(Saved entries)
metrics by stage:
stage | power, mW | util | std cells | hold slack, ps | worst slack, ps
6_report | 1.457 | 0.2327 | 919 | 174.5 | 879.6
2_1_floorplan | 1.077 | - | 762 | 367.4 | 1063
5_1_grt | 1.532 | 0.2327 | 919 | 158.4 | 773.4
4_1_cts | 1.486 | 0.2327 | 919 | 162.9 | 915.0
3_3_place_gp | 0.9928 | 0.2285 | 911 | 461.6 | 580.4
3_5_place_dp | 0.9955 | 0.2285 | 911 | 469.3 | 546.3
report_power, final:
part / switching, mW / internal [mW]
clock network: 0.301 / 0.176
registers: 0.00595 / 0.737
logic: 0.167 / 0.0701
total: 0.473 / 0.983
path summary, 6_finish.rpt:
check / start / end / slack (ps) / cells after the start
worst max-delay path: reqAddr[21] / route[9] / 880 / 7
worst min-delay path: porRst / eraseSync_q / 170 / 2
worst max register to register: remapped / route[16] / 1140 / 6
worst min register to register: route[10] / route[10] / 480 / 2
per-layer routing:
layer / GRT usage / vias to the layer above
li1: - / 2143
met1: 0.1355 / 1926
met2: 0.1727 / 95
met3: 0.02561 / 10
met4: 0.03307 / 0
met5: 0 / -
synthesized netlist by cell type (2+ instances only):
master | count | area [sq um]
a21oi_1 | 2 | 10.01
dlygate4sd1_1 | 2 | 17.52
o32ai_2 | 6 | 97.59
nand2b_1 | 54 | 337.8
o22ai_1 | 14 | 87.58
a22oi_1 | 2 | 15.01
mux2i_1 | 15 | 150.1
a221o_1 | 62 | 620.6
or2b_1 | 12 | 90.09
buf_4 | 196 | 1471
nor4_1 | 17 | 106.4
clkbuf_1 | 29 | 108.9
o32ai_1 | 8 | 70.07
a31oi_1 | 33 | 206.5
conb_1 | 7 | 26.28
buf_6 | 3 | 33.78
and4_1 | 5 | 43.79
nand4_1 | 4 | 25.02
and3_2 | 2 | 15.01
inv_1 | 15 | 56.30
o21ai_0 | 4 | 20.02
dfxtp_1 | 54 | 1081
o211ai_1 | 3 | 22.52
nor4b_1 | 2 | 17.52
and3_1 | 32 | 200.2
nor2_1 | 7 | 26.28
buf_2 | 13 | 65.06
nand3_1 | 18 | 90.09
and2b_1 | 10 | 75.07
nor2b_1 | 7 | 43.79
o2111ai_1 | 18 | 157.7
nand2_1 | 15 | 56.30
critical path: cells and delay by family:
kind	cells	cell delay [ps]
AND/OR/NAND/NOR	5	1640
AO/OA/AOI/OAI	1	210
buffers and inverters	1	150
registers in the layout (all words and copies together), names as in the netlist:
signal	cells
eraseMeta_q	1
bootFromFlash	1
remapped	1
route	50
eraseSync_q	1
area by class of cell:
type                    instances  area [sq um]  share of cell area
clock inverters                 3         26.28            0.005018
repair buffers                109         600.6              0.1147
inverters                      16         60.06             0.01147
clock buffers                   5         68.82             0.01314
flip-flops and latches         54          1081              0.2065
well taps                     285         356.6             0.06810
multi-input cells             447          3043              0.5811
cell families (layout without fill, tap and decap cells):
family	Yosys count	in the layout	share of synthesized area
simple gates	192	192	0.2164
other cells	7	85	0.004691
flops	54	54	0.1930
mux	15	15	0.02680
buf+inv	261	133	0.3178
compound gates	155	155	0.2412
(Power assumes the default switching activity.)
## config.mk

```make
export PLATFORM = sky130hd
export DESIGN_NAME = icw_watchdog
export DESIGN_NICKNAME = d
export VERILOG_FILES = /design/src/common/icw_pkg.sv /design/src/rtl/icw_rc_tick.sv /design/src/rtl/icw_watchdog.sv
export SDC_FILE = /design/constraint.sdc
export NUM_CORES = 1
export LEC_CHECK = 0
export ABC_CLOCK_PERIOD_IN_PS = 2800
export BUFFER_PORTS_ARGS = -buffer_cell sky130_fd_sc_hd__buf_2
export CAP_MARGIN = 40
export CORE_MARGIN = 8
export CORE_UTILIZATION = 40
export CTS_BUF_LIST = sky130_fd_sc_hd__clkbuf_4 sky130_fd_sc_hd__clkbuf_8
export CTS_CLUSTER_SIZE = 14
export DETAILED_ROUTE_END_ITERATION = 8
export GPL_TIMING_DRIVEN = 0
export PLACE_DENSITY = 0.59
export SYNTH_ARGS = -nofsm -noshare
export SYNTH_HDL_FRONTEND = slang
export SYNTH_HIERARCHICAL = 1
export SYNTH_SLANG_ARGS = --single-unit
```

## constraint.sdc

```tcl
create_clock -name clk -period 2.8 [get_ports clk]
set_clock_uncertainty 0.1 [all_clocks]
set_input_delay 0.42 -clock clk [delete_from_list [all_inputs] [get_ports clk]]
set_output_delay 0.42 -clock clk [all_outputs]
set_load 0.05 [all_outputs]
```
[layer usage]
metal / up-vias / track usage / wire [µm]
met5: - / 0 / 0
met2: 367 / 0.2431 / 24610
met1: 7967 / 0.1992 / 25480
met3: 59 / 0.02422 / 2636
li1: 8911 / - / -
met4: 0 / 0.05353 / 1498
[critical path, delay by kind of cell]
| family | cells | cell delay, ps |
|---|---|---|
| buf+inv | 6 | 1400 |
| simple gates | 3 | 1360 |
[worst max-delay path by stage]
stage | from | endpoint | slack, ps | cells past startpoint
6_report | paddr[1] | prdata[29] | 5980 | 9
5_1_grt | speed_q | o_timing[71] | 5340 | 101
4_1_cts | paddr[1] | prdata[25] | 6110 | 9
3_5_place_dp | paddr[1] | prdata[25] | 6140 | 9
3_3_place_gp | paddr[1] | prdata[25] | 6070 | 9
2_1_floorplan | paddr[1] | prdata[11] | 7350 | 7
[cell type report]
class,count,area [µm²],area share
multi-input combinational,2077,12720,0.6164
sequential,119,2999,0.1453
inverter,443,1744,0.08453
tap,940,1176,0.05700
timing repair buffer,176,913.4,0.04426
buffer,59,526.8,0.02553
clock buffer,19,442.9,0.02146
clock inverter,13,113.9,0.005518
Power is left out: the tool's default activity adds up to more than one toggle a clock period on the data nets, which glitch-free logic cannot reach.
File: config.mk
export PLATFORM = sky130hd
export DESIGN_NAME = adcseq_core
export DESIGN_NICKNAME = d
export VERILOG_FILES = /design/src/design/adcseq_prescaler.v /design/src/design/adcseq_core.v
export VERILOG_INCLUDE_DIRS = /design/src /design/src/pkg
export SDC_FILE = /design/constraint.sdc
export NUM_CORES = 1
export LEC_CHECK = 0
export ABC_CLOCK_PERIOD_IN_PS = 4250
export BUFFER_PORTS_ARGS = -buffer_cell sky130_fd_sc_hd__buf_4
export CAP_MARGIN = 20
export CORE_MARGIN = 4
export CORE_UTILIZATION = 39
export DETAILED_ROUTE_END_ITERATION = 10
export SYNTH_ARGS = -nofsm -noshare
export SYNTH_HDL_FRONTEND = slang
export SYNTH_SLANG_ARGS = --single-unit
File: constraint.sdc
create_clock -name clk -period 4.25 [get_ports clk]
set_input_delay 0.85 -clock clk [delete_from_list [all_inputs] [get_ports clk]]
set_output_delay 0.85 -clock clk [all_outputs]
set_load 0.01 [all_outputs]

### PROBLEM
Print only the lines running from the one with "tap,940,1176,0.05700" to the final line of the data above, each exactly as it appears.

### RESULT OF THE TASK
tap,940,1176,0.05700
timing repair buffer,176,913.4,0.04426
buffer,59,526.8,0.02553
clock buffer,19,442.9,0.02146
clock inverter,13,113.9,0.005518
Power is left out: the tool's default activity adds up to more than one toggle a clock period on the data nets, which glitch-free logic cannot reach.
File: config.mk
export PLATFORM = sky130hd
export DESIGN_NAME = adcseq_core
export DESIGN_NICKNAME = d
export VERILOG_FILES = /design/src/design/adcseq_prescaler.v /design/src/design/adcseq_core.v
export VERILOG_INCLUDE_DIRS = /design/src /design/src/pkg
export SDC_FILE = /design/constraint.sdc
export NUM_CORES = 1
export LEC_CHECK = 0
export ABC_CLOCK_PERIOD_IN_PS = 4250
export BUFFER_PORTS_ARGS = -buffer_cell sky130_fd_sc_hd__buf_4
export CAP_MARGIN = 20
export CORE_MARGIN = 4
export CORE_UTILIZATION = 39
export DETAILED_ROUTE_END_ITERATION = 10
export SYNTH_ARGS = -nofsm -noshare
export SYNTH_HDL_FRONTEND = slang
export SYNTH_SLANG_ARGS = --single-unit
File: constraint.sdc
create_clock -name clk -period 4.25 [get_ports clk]
set_input_delay 0.85 -clock clk [delete_from_list [all_inputs] [get_ports clk]]
set_output_delay 0.85 -clock clk [all_outputs]
set_load 0.01 [all_outputs]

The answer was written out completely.